File: src/rtl/ring_counter_freq.sv
// One-hot walking-bit ring counter advanced by an internal prescaler tick.
// Direction is chosen by mode at each tick; corrupted states recover to bit 0.
module ring_counter_freq #(
  parameter int unsigned WIDTH = 8,
  parameter int unsigned DIV   = 4
) (
  input  logic             mclk,
  input  logic             rst,
  input  logic             mode,
  output logic [WIDTH-1:0] cnt
);

  localparam int unsigned PW = (DIV > 1) ? $clog2(DIV) : 1;

  if (WIDTH < 2 || DIV < 1) begin : g_bad_param
    $error("ring_counter_freq: WIDTH must be >= 2 and DIV >= 1");
  end

  logic [PW-1:0]    r_pre;
  logic [WIDTH-1:0] r_cnt;
  logic             w_tick;
  logic [PW-1:0]    w_pre_nxt;
  logic [WIDTH-1:0] w_cnt_nxt;

  // Prescaler wraps at DIV-1; the wrap edge is the advance edge.
  always_comb begin
    w_tick    = (r_pre == PW'(DIV - 1));
    w_pre_nxt = w_tick ? '0 : r_pre + PW'(1);
  end

  // Ring next state: hold between ticks, reseed if not exactly one-hot.
  always_comb begin
    w_cnt_nxt = r_cnt;
    if (w_tick) begin
      if (!$onehot(r_cnt)) begin
        w_cnt_nxt = WIDTH'(1);
      end else if (mode) begin
        w_cnt_nxt = {r_cnt[0], r_cnt[WIDTH-1:1]};
      end else begin
        w_cnt_nxt = {r_cnt[WIDTH-2:0], r_cnt[WIDTH-1]};
      end
    end
  end

  always_ff @(posedge mclk) begin
    if (rst) begin
      r_pre <= '0;
      r_cnt <= WIDTH'(1);
    end else begin
      r_pre <= w_pre_nxt;
      r_cnt <= w_cnt_nxt;
    end
  end

  assign cnt = r_cnt;

endmodule

File: config.mk
export PLATFORM = sky130hd
export DESIGN_NAME = ring_counter_freq
export DESIGN_NICKNAME = d
export VERILOG_FILES = /design/src/rtl/ring_counter_freq.sv
export SDC_FILE = /design/constraint.sdc
export NUM_CORES = 1
export LEC_CHECK = 0
export ABC_AREA = 1
export CORE_MARGIN = 2
export CORE_UTILIZATION = 25
export CTS_BUF_LIST = sky130_fd_sc_hd__clkbuf_4 sky130_fd_sc_hd__clkbuf_8
export CTS_CLUSTER_SIZE = 40
export DETAILED_ROUTE_END_ITERATION = 6
export PLACE_DENSITY = 0.41
export RECOVER_POWER = 25
export SYNTH_ARGS = -nofsm -noshare
export SYNTH_HDL_FRONTEND = slang
export SYNTH_SLANG_ARGS = --single-unit
export TNS_END_PERCENT = 50
File: constraint.sdc
create_clock -name mclk -period 4.5 [get_ports mclk]
set_input_delay 0.9 -clock mclk [delete_from_list [all_inputs] [get_ports mclk]]
set_output_delay 0.9 -clock mclk [all_outputs]
set_load 0.1 [all_outputs]
$ cat config.mk
export PLATFORM = sky130hd
export DESIGN_NAME = mult_seq
export DESIGN_NICKNAME = d
export VERILOG_FILES = /design/src/rtl/mult_seq.sv
export SDC_FILE = /design/constraint.sdc
export NUM_CORES = 1
export LEC_CHECK = 0
export BUFFER_PORTS_ARGS = -buffer_cell sky130_fd_sc_hd__buf_2
export CORE_UTILIZATION = 56
export DETAILED_ROUTE_END_ITERATION = 10
export PLACE_DENSITY = 0.89
export SLEW_MARGIN = 40
export SYNTH_ARGS = -nofsm -noshare
export SYNTH_HDL_FRONTEND = slang
export SYNTH_SLANG_ARGS = --single-unit
export TNS_END_PERCENT = 100
$ cat constraint.sdc
create_clock -name clk -period 3.4 [get_ports clk]
set_input_delay 0.17 -clock clk [delete_from_list [all_inputs] [get_ports clk]]
set_output_delay 0.17 -clock clk [all_outputs]
set_load 0.01 [all_outputs]
$ cat src/rtl/mult_seq.sv
// Sequential 16x16 shift-add multiplier that borrows the execute-stage ALU for its ADD and SLL steps.
// Optional MULT_SEQ_EARLY_EXIT_EN stops iterating once the remaining multiplier bits are zero.
module mult_seq #(
   parameter int WIDTH = 16,
   parameter int CNT_W = 4
) (
   input  logic             clk,
   input  logic             rst_n,
   input  logic             start,
   input  logic [WIDTH-1:0] op_a,
   input  logic [WIDTH-1:0] op_b,
   output logic             busy,
   output logic             done,
   output logic [WIDTH-1:0] result,
   output logic [WIDTH-1:0] alu_a,
   output logic [WIDTH-1:0] alu_b,
   output logic [3:0]       alu_op,
   output logic             alu_cin,
   output logic             alu_inva,
   output logic             alu_invb,
   output logic             alu_sign,
   input  logic [WIDTH-1:0] alu_out,
   output logic [1:0]       dbg_state
);

   // Handshake: start is accepted only in IDLE (busy=0); done is a one-cycle
   // pulse in the DONE state and result is registered on the edge ending it.
   typedef enum logic [1:0] {
      S_IDLE  = 2'd0,
      S_ADD   = 2'd1,
      S_SHIFT = 2'd2,
      S_DONE  = 2'd3
   } state_t;

   localparam logic [3:0] ALU_ADD = 4'b1000;
   localparam logic [3:0] ALU_SLL = 4'b0010;

   state_t           state_q, state_d;
   logic [WIDTH-1:0] prod_q, prod_d;
   logic [WIDTH-1:0] mcand_q, mcand_d;
   logic [WIDTH-1:0] mplier_q, mplier_d;
   logic [CNT_W-1:0] cnt_q, cnt_d;
   logic [WIDTH-1:0] result_q, result_d;

   always_ff @(posedge clk or negedge rst_n) begin
      if (!rst_n) begin
         state_q  <= S_IDLE;
         prod_q   <= '0;
         mcand_q  <= '0;
         mplier_q <= '0;
         cnt_q    <= '0;
         result_q <= '0;
      end else begin
         state_q  <= state_d;
         prod_q   <= prod_d;
         mcand_q  <= mcand_d;
         mplier_q <= mplier_d;
         cnt_q    <= cnt_d;
         result_q <= result_d;
      end
   end

   always_comb begin
      state_d  = state_q;
      prod_d   = prod_q;
      mcand_d  = mcand_q;
      mplier_d = mplier_q;
      cnt_d    = cnt_q;
      result_d = result_q;
      alu_a    = '0;
      alu_b    = '0;
      alu_op   = ALU_ADD;
      done     = 1'b0;
      case (state_q)
         S_IDLE: begin
            if (start) begin
               prod_d   = '0;
               mcand_d  = op_a;
               mplier_d = op_b;
               cnt_d    = '0;
               state_d  = op_b[0] ? S_ADD : S_SHIFT;
`ifdef MULT_SEQ_EARLY_EXIT_EN
               if (op_b == '0) state_d = S_DONE;
`endif
            end
         end
         S_ADD: begin
            alu_a   = prod_q;
            alu_b   = mcand_q;
            alu_op  = ALU_ADD;
            prod_d  = alu_out;
            state_d = S_SHIFT;
         end
         S_SHIFT: begin
            alu_a    = mcand_q;
            alu_b    = WIDTH'(1);
            alu_op   = ALU_SLL;
            mcand_d  = alu_out;
            mplier_d = mplier_q >> 1;
            cnt_d    = cnt_q + 1'b1;
            // mplier_q[1] becomes the next LSB after this shift
            if (cnt_q == CNT_W'(WIDTH - 1)) begin
               state_d = S_DONE;
`ifdef MULT_SEQ_EARLY_EXIT_EN
            end else if ((mplier_q >> 1) == '0) begin
               state_d = S_DONE;
`endif
            end else begin
               state_d = mplier_q[1] ? S_ADD : S_SHIFT;
            end
         end
         S_DONE: begin
            done     = 1'b1;
            result_d = prod_q;
            state_d  = S_IDLE;
         end
         default: state_d = S_IDLE;
      endcase
   end

   assign busy      = (state_q != S_IDLE);
   assign result    = result_q;
   assign alu_cin   = 1'b0;
   assign alu_inva  = 1'b0;
   assign alu_invb  = 1'b0;
   assign alu_sign  = 1'b0;
   assign dbg_state = state_q;

endmodule

==> summary.md <==
| Metric | Value |
|---|---|
| Outcome | complete, no violations |
| Yosys cell types | 31 |
| Initial DRT Pass Iterations | 5 |
| Max Root-Sink Buffers | 2 |
| Num CTS Buffers | 9 |
| Tmin final | 2.85 ns |
| I/O Pins | 111 |
| Area Growth Syn to Fin | 18.8% |
| CP endpoint kind | primary output |
| Layout cell share with drive strength beyond 1 | 40.0% |
| CP startpoint | dbg_state[0]$_DFFE_PN0P_ |
| Dpl hpwl | 5670 µm |
| Remaining DRCs | 0 |
| Routed len/inst | 16.7 µm |
| Final setup vio count | 0 |
| Register area share after synthesis | 46.5% |
| Initial antenna violation count | 0 |
| Root buffer cell | clkbuf_8 |
| Worst Hold Class | primary input to register |
| Period utilisation layout | 83.8% |
| GR Overflow Total | 0 |
| Clock power share | 19.6% |
| Setup Total Neg Slack | 0 ns |
| P_int | 0.00251 W |
| First-pass GRT wire length | 14100 µm |
| Final clock skew | 0.00859 ns |
| Sequential share of power | 34.1% |
| Final slew viol count | 0 |
| Post-Route WL | 8420 µm |
| Critical path data required time | 3.23 ns |
| RSZ-0062 raised after global routing | false |
| Core ar. | 6390 µm² |
| Synthesized area | 3720 µm² |
| EDFF count, synth | 0 |
| Hold Fails Final Rpt | 0 |
| Die width | 83.5 µm |
| IO buf count | 104 |
| Post-Synthesis Cells | 328 |
| Pleak | 2.23 nW |
| Maxcap violations | 0 |
| ANT cells | 0 |
| Die height | 83.5 µm |
| Comb pwr share | 46.2% |
| Depth of the CTS H-tree | 3 |
| Sw Pwr | 0.00168 W |
| Post-synth ARST share | 100% |
| Slew @ Worst Pin | 0.715 ns |
| Starting Density | 58.2% |
| Pwr dens | 950 nW/µm² |
| Die footprint | 6970 µm² |
| Drt initial violations | 101 |
| CTS tree | built |
| DR vias | 2908 |
| Flop and latch count out of synthesis | 69 |
| Peak Freq | 351 MHz |
| Post-synthesis average cell area | 11.3 µm² |
| Total clock sinks | 69 |
| Cell area after layout | 4410 µm² |
| R2R Setup Slk | 1.29 ns |
| Max transition margin | 52.4% |
| R2r endpoint | mcand_q[2]$_DFFE_PN0P_ |
| Crit start category | register |
| Hold path depth | 3 |
| Total GRT Usage | 25.5% |
| Clock Latency Late Sink | 0.35 ns |
| Critical-path maximum fanout | 38 |
| Final antenna-violating net count | 0 |
| Worst Reg-to-Reg Cells | 5 |
| Via count of the first global-routing pass | 2924 |
| Peak VDD IR | 0.513 mV |
| Hold EP | prod_q[2]$_DFFE_PN0P_ |
| Worst Min Path Start | alu_out[2] |
| Vias per inst | 5.76 |
| Final net count | 479 |
| R2r startpoint | dbg_state[0]$_DFFE_PN0P_ |
| Placed cell area | 4150 µm² |
| Critical path class | register to primary output |
| Gp weighted congestion | 0.784 |
| Reg clk slew, reported paths | 0.08 ns |
| Pin count of the biggest net entering global routing | 43 |
| Ys flop type | dfrtp_1 |
| Synth Warn # | 0 |
| CP arrival | 2.68 ns |
| Num rows | 29 |
| Switching share of power | 40.1% |
==> cell families (layout without fill, tap and decap cells) <==
kind of cell | Yosys count | in the layout | synth area share [%]
compound gates | 90 | 90 | 17.7
fa+ha+maj | 5 | 5 | 1.68
buf+inv | 38 | 133 | 8.01
flops | 69 | 69 | 46.5
mux | 66 | 66 | 18.4
other cells | 1 | 6 | 0.101
simple gates | 59 | 59 | 7.64
==> cell type report <==
class                      instances  area [µm²]
clock buffer                      10         138
inverter                           4        15.0
fill                             484        1970
sequential                        69        1730
multi-input combinational        226        1730
clock inverter                     6         110
timing repair buffer             113         597
tap                               77        96.3
==> layout by cell type (no fill, tap or decap), types with 2 or more instances in the layout <==
| master | instances |
|---|---|
| buf_2 | 103 |
| dfrtp_1 | 69 |
| mux2i_1 | 48 |
| nand2_1 | 32 |
| o21ai_2 | 20 |
| o21ai_1 | 19 |
| a22o_1 | 17 |
| mux2_2 | 17 |
| and3_1 | 16 |
| a22oi_1 | 16 |
| clkbuf_8 | 10 |
| o21ai_0 | 9 |
| buf_4 | 8 |
| conb_1 | 6 |
| inv_1 | 4 |
| and2_1 | 4 |
| ha_1 | 3 |
| bufinv_16 | 3 |
| nor2b_1 | 2 |
| a21oi_1 | 2 |
| nand3_1 | 2 |
| ha_2 | 2 |
| clkinvlp_4 | 2 |
==> sequential cells by signal (all words and copies together) (netlist names) <==
register / count
result: 16
mplier_q: 15
prod_q: 16
cnt_q: 4
dbg_state: 2
mcand_q: 16
==> power by group through the flow <==
stage / clock network [W] / logic (W) / registers (W)
2_1_floorplan: 0 / 0.00151 / 0.00142
3_3_place_gp: 0 / 0.00186 / 0.00141
3_5_place_dp: 0 / 0.00195 / 0.00144
4_1_cts: 0.000835 / 0.00196 / 0.00143
5_1_grt: 0.000863 / 0.00214 / 0.00148
6_report: 0.000824 / 0.00194 / 0.00143
==> synth_stat cells, types with 5 or more instances <==
| cell | instances | area [µm²] |
|---|---|---|
| a22o_1 | 17 | 149 |
| a22oi_1 | 16 | 120 |
| ha_1 | 5 | 62.6 |
| o21ai_2 | 20 | 175 |
| buf_6 | 14 | 158 |
| mux2_2 | 17 | 191 |
| mux2i_1 | 49 | 490 |
| nand2_1 | 32 | 120 |
| o21ai_1 | 19 | 95.1 |
| o21ai_0 | 9 | 45.0 |
| and3_1 | 16 | 100 |
| buf_4 | 9 | 67.6 |
| dfrtp_1 | 69 | 1730 |
==> critical path, stage by stage (launching register included) <==
cell	delay, ns
dfrtp_1	0.43
inv_1	0.11
ha_2	0.21
buf_4	0.52
and2_1	0.68
a22o_1	0.25
buf_2	0.13
==> stage by stage <==
stage | cells | util [%] | power (W) | worst slack [ns] | hold slack (ns)
after floorplan | 333 | - | 0.00293 | 1.70 | -0.126
after global placement | 487 | 64.8 | 0.00327 | 1.00 | 0.344
after detailed placement | 488 | 65.0 | 0.00339 | 0.931 | 0.180
after CTS | 505 | 69.1 | 0.00422 | 0.551 | 0.0670
after global routing | 505 | 69.1 | 0.00448 | 0.408 | 0.100
final | 505 | 69.1 | 0.00419 | 0.552 | 0.0769
==> timing repair <==
action,4_1_cts,5_1_grt
setup buffers,0,0
endpoints found under the hold margin,41,0
gates resized for setup,0,0
hold buffers,1,0
==> per-layer routing <==
layer | global-route usage [%] | part of all wire (%) | vias up
li1 | - | - | 1374
met5 | 0 | 0 | -
met1 | 32.2 | 41 | 1375
met3 | 4.75 | 7.5 | 23
met2 | 43.0 | 49 | 136
met4 | 11.6 | 2.6 | 0
==> how the worst max path moves through the flow <==
stage / end / slack [ns] / cells after the start
6_report: alu_a[5] / 0.55 / 6
2_1_floorplan: alu_a[0] / 1.70 / 6
3_5_place_dp: alu_a[0] / 0.93 / 6
4_1_cts: alu_a[0] / 0.55 / 6
5_1_grt: alu_a[1] / 0.41 / 6
3_3_place_gp: alu_a[5] / 1.00 / 6
Note: power is estimated with default switching activity, not from simulation.
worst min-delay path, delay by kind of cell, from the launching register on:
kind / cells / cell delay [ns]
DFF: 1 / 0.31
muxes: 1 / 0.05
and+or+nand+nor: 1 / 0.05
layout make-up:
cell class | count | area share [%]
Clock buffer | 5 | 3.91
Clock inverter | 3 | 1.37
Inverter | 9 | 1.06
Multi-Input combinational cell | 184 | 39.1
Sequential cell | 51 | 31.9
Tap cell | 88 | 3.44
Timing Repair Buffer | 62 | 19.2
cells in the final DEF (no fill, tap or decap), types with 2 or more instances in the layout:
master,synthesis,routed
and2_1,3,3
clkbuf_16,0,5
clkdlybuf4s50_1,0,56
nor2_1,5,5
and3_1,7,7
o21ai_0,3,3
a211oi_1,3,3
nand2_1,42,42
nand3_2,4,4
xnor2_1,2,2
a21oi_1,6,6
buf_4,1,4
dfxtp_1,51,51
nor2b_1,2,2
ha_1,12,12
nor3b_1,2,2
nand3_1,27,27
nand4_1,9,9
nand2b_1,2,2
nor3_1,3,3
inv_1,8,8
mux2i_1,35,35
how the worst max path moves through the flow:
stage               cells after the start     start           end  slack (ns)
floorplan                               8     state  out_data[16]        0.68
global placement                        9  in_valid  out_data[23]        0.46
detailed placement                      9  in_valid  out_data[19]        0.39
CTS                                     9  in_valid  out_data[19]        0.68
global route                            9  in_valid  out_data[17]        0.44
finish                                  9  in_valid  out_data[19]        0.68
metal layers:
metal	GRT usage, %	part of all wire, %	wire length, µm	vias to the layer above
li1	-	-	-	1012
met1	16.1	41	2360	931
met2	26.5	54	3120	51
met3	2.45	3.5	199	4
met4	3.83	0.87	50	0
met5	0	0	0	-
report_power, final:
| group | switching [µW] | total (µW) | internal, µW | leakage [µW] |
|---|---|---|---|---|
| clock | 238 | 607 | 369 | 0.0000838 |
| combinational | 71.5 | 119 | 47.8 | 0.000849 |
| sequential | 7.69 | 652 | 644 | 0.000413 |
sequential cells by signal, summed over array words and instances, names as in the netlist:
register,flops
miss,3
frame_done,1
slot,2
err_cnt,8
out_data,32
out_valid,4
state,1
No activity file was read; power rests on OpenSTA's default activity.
File: src/rtl/rev_pe_err_logger.sv
// Error-event logger for the reversible multiply-add PE: synchronises the PE check
// flags, counts flagged cycles per run, records the first error and serves a register read port.
module rev_pe_err_logger #(
  parameter int unsigned DATA_NUM    = 16,
  parameter int unsigned CNT_WIDTH   = 8,
  parameter int unsigned SYNC_STAGES = 2
) (
  input  logic        clk,
  input  logic        rst_n,
  input  logic        run_start,
  input  logic        clear,
  input  logic        pe_vld,
  input  logic        err1_in,
  input  logic        err2_in,
  input  logic        rd_en,
  input  logic [2:0]  rd_addr,
  output logic [15:0] rd_data,
  output logic        rd_valid,
  output logic        irq_done
);

  localparam int unsigned IdxW  = $clog2(DATA_NUM) + 1;
  localparam int unsigned DrainW = $clog2(SYNC_STAGES + 2);
  localparam logic [IdxW-1:0]      LastIdx   = IdxW'(DATA_NUM - 1);
  localparam logic [DrainW-1:0]    DrainLoad = DrainW'(SYNC_STAGES + 1);
  localparam logic [CNT_WIDTH-1:0] CntMax    = {CNT_WIDTH{1'b1}};

  typedef enum logic [1:0] {
    StIdle  = 2'd0,
    StArmed = 2'd1,
    StDrain = 2'd2,
    StDone  = 2'd3
  } state_e;

  state_e                 state_q, state_d;
  logic [SYNC_STAGES-1:0] sync1_q, sync2_q;
  logic                   s_err1, s_err2;
  logic [CNT_WIDTH-1:0]   err1_cnt_q, err1_cnt_d, err2_cnt_q, err2_cnt_d;
  logic [IdxW-1:0]        sample_idx_q, sample_idx_d, first_err_idx_q, first_err_idx_d;
  logic [1:0]             first_err_kind_q, first_err_kind_d;
  logic                   first_err_valid_q, first_err_valid_d;
  logic [DrainW-1:0]      drain_cnt_q, drain_cnt_d;
  logic [15:0]            rd_data_q, rd_data_d;
  logic                   rd_valid_q;
  logic                   counting, any_err;

  assign s_err1   = sync1_q[SYNC_STAGES-1];
  assign s_err2   = sync2_q[SYNC_STAGES-1];
  assign counting = (state_q == StArmed) || (state_q == StDrain);
  assign any_err  = (err1_cnt_q != '0) || (err2_cnt_q != '0);

  always_comb begin
    state_d           = state_q;
    err1_cnt_d        = err1_cnt_q;
    err2_cnt_d        = err2_cnt_q;
    sample_idx_d      = sample_idx_q;
    first_err_idx_d   = first_err_idx_q;
    first_err_kind_d  = first_err_kind_q;
    first_err_valid_d = first_err_valid_q;
    drain_cnt_d       = drain_cnt_q;

    if (run_start || clear) begin
      err1_cnt_d        = '0;
      err2_cnt_d        = '0;
      sample_idx_d      = '0;
      first_err_idx_d   = '0;
      first_err_kind_d  = '0;
      first_err_valid_d = 1'b0;
      drain_cnt_d       = '0;
      state_d           = run_start ? StArmed : StIdle;
    end else begin
      if (counting) begin
        if (s_err1 && (err1_cnt_q != CntMax)) err1_cnt_d = err1_cnt_q + 1'b1;
        if (s_err2 && (err2_cnt_q != CntMax)) err2_cnt_d = err2_cnt_q + 1'b1;
        // Index is the pre-increment value of the cycle the flag is seen.
        if ((s_err1 || s_err2) && !first_err_valid_q) begin
          first_err_idx_d   = sample_idx_q;
          first_err_kind_d  = {s_err2, s_err1};
          first_err_valid_d = 1'b1;
        end
      end

      case (state_q)
        StArmed: begin
          if (pe_vld) begin
            sample_idx_d = sample_idx_q + 1'b1;
            if (sample_idx_q == LastIdx) begin
              state_d     = StDrain;
              drain_cnt_d = DrainLoad;
            end
          end
        end
        // Drain lets flags raised alongside the last result clear the synchroniser.
        StDrain: begin
          if (drain_cnt_q == '0) state_d = StDone;
          else drain_cnt_d = drain_cnt_q - 1'b1;
        end
        default: ;
      endcase
    end
  end

  always_comb begin
    rd_data_d = rd_data_q;
    if (rd_en) begin
      case (rd_addr)
        3'd0:    rd_data_d = {11'b0, any_err, first_err_valid_q, 1'b0, state_q};
        3'd1:    rd_data_d = 16'(err1_cnt_q);
        3'd2:    rd_data_d = 16'(err2_cnt_q);
        3'd3:    rd_data_d = {first_err_kind_q, 6'b0, 8'(first_err_idx_q)};
        3'd4:    rd_data_d = 16'(sample_idx_q);
        default: rd_data_d = 16'h0000;
      endcase
    end
  end

  always_ff @(posedge clk or negedge rst_n) begin
    if (!rst_n) begin
      state_q           <= StIdle;
      sync1_q           <= '0;
      sync2_q           <= '0;
      err1_cnt_q        <= '0;
      err2_cnt_q        <= '0;
      sample_idx_q      <= '0;
      first_err_idx_q   <= '0;
      first_err_kind_q  <= '0;
      first_err_valid_q <= 1'b0;
      drain_cnt_q       <= '0;
      rd_data_q         <= '0;
      rd_valid_q        <= 1'b0;
    end else begin
      state_q           <= state_d;
      sync1_q           <= {sync1_q[SYNC_STAGES-2:0], err1_in};
      sync2_q           <= {sync2_q[SYNC_STAGES-2:0], err2_in};
      err1_cnt_q        <= err1_cnt_d;
      err2_cnt_q        <= err2_cnt_d;
      sample_idx_q      <= sample_idx_d;
      first_err_idx_q   <= first_err_idx_d;
      first_err_kind_q  <= first_err_kind_d;
      first_err_valid_q <= first_err_valid_d;
      drain_cnt_q       <= drain_cnt_d;
      rd_data_q         <= rd_data_d;
      rd_valid_q        <= rd_en;
    end
  end

  assign rd_data  = rd_data_q;
  assign rd_valid = rd_valid_q;
  assign irq_done = (state_q == StDone);

endmodule
File: config.mk
export PLATFORM = sky130hd
export DESIGN_NAME = rev_pe_err_logger
export DESIGN_NICKNAME = d
export VERILOG_FILES = /design/src/rtl/rev_pe_err_logger.sv
export SDC_FILE = /design/constraint.sdc
export NUM_CORES = 1
export LEC_CHECK = 0
export CAP_MARGIN = 5
export CORE_AREA = 2 2 71 73
export CTS_CLUSTER_SIZE = 20
export DETAILED_ROUTE_END_ITERATION = 16
export DIE_AREA = 0 0 73 75
export HOLD_SLACK_MARGIN = 0.15
export MAX_ROUTING_LAYER = met4
export PLACE_DENSITY = 0.78
export SETUP_SLACK_MARGIN = 0.15
export SKIP_LAST_GASP = 1
export SLEW_MARGIN = 40
export SYNTH_ARGS = -nofsm -noshare
export SYNTH_HDL_FRONTEND = slang
export SYNTH_SLANG_ARGS = --single-unit
File: constraint.sdc
create_clock -name clk -period 2.4 [get_ports clk]
set_input_delay 0.48 -clock clk [delete_from_list [all_inputs] [get_ports clk]]
set_output_delay 0.48 -clock clk [all_outputs]
set_load 0.02 [all_outputs]
## Yosys cells after proc, flatten, opt, wreduce, memory -nomap -nowiden

Cells that the tools add are included.

- Output and inout bits: 18
- Input bits: 11
- Logic and storage cells: 85
- Flip-flop bits (word level): 54

- Equality and inequality tests: 14
- Muxes and demuxes: 30
- Reduce and logical (&&, ||, !) cells: 25
- $add $sub $neg: 4

Operator list:

| operator | number |
|---|---|
| $pmux 16 s5 | 1 |
| $mux 8 | 6 |
| $mux 5 | 6 |
| $mux 2 | 11 |
| $add 8x1->8 const B | 2 |
| $ne 8x8->1 const B | 2 |
| $reduce_bool 8->1 | 2 |
| $reduce_bool 2->1 | 6 |
| $pmux 2 s2 | 2 |
| $reduce_and 2->1 | 4 |
| $reduce_and 4->1 | 2 |
| $eq 3x2->1 const B | 2 |
| $ne 3x1->1 const B | 2 |
| $add 5x1->5 const B | 1 |
| $eq 5x4->1 const B | 1 |
| $eq 2x2->1 const B | 2 |
| $logic_or 1x1->1 | 4 |
| $mux 1 | 4 |
| $eq 3x1->1 const B | 1 |
| $eq 3x3->1 const B | 1 |
| $logic_and 1x1->1 | 3 |
| $logic_not 3->1 | 1 |
| $ne 3x2->1 const B | 1 |
| $ne 3x3->1 const B | 1 |
| 5 further kinds | 5 |

## Longest topological paths before layout

Gate-level depths: netlist of the first run.

- Depth after elaboration: 5
- Mapped depth: 7
- Depth with buffers taken out: 7

## Least setup slack after synthesis of the first run

No wires, ideal clock.

- Path kind: register to register
- Start: reg state_q[0]
- End: reg err2_cnt_q[7]
- Required time: 2323 ps
- Setup time: 77 ps
- Path buffers: 0
- Clock period less this slack: 1842 ps
- Data arrival time: 1765 ps
- Stages on the path, launching flop included: 7
- Path slack: 558 ps
- Cells stage by stage: dfrtp_1 -> inv_1 -> ha_1 -> nor2b_1 -> and2_1 -> or4b_1 -> a21oi_1

- Cells in the longest elaborated chain, start to end: 4
- Elaborated cells between the ends (all ways): 5
- Classes of those cells: 2 x eq/ne; 3 x reduce/logical

RTL lines:

| element | RTL line | source |
|---|---|---|
| start, declared | 35 | `state_e state_q, state_d;` |
| start signal, assigned | 119 | `state_q <= StIdle;` |
| start signal, assigned | 132 | `state_q <= state_d;` |
| $eq 2x1->1 or $eq 2x2->1 (tied branches) | 49 | `assign counting = (state_q == StArmed) \|\| (state_q == StDrain);` |
| $logic_or 1x1->1 * | 49 |  |
| $reduce_bool 2->1 (no source line) * | -- |  |
| $reduce_and 2->1 (no source line) * | -- |  |
| end signal, assigned | 136 | `err2_cnt_q <= err2_cnt_d;` |
| end, declared | 38 | `logic [CNT_WIDTH-1:0] err1_cnt_q, err1_cnt_d, err2_cnt_q, err2_cnt_d;` |

Every way passes the cells marked *; elsewhere a longest branch is shown, timed or not.
A chain may end at the register's enable or synchronous reset.

## Worst setup path after layout of the first run

- Start: reg state_q[0]
- End: reg err1_cnt_q[7]

- Cells in the longest elaborated chain, start to end: 4
- Elaborated cells between the ends (all ways): 5
- Classes of those cells: 2 x eq/ne; 3 x reduce/logical

RTL lines:

| element | RTL line | source |
|---|---|---|
| $eq 2x1->1 or $eq 2x2->1 (tied branches) | 49 |  |
| $logic_or 1x1->1 * | 49 |  |
| $reduce_bool 2->1 (no source line) * | -- |  |
| $reduce_and 2->1 (no source line) * | -- |  |
| end signal, assigned | 135 | `err1_cnt_q <= err1_cnt_d;` |
| end, declared | 38 |  |

Marked as above.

□ □ □ □

**PROBLEM TO SOLVE**:
Return the span of lines in the data above that opens at the line with "r_pre <= w_pre_nxt;" and closes at the line with "export DETAILED_ROUTE_END_ITERATION = 6", exactly, ends included, nothing else.

**COMPLETED TASK**:
      r_pre <= w_pre_nxt;
      r_cnt <= w_cnt_nxt;
    end
  end

  assign cnt = r_cnt;

endmodule

File: config.mk
export PLATFORM = sky130hd
export DESIGN_NAME = ring_counter_freq
export DESIGN_NICKNAME = d
export VERILOG_FILES = /design/src/rtl/ring_counter_freq.sv
export SDC_FILE = /design/constraint.sdc
export NUM_CORES = 1
export LEC_CHECK = 0
export ABC_AREA = 1
export CORE_MARGIN = 2
export CORE_UTILIZATION = 25
export CTS_BUF_LIST = sky130_fd_sc_hd__clkbuf_4 sky130_fd_sc_hd__clkbuf_8
export CTS_CLUSTER_SIZE = 40
export DETAILED_ROUTE_END_ITERATION = 6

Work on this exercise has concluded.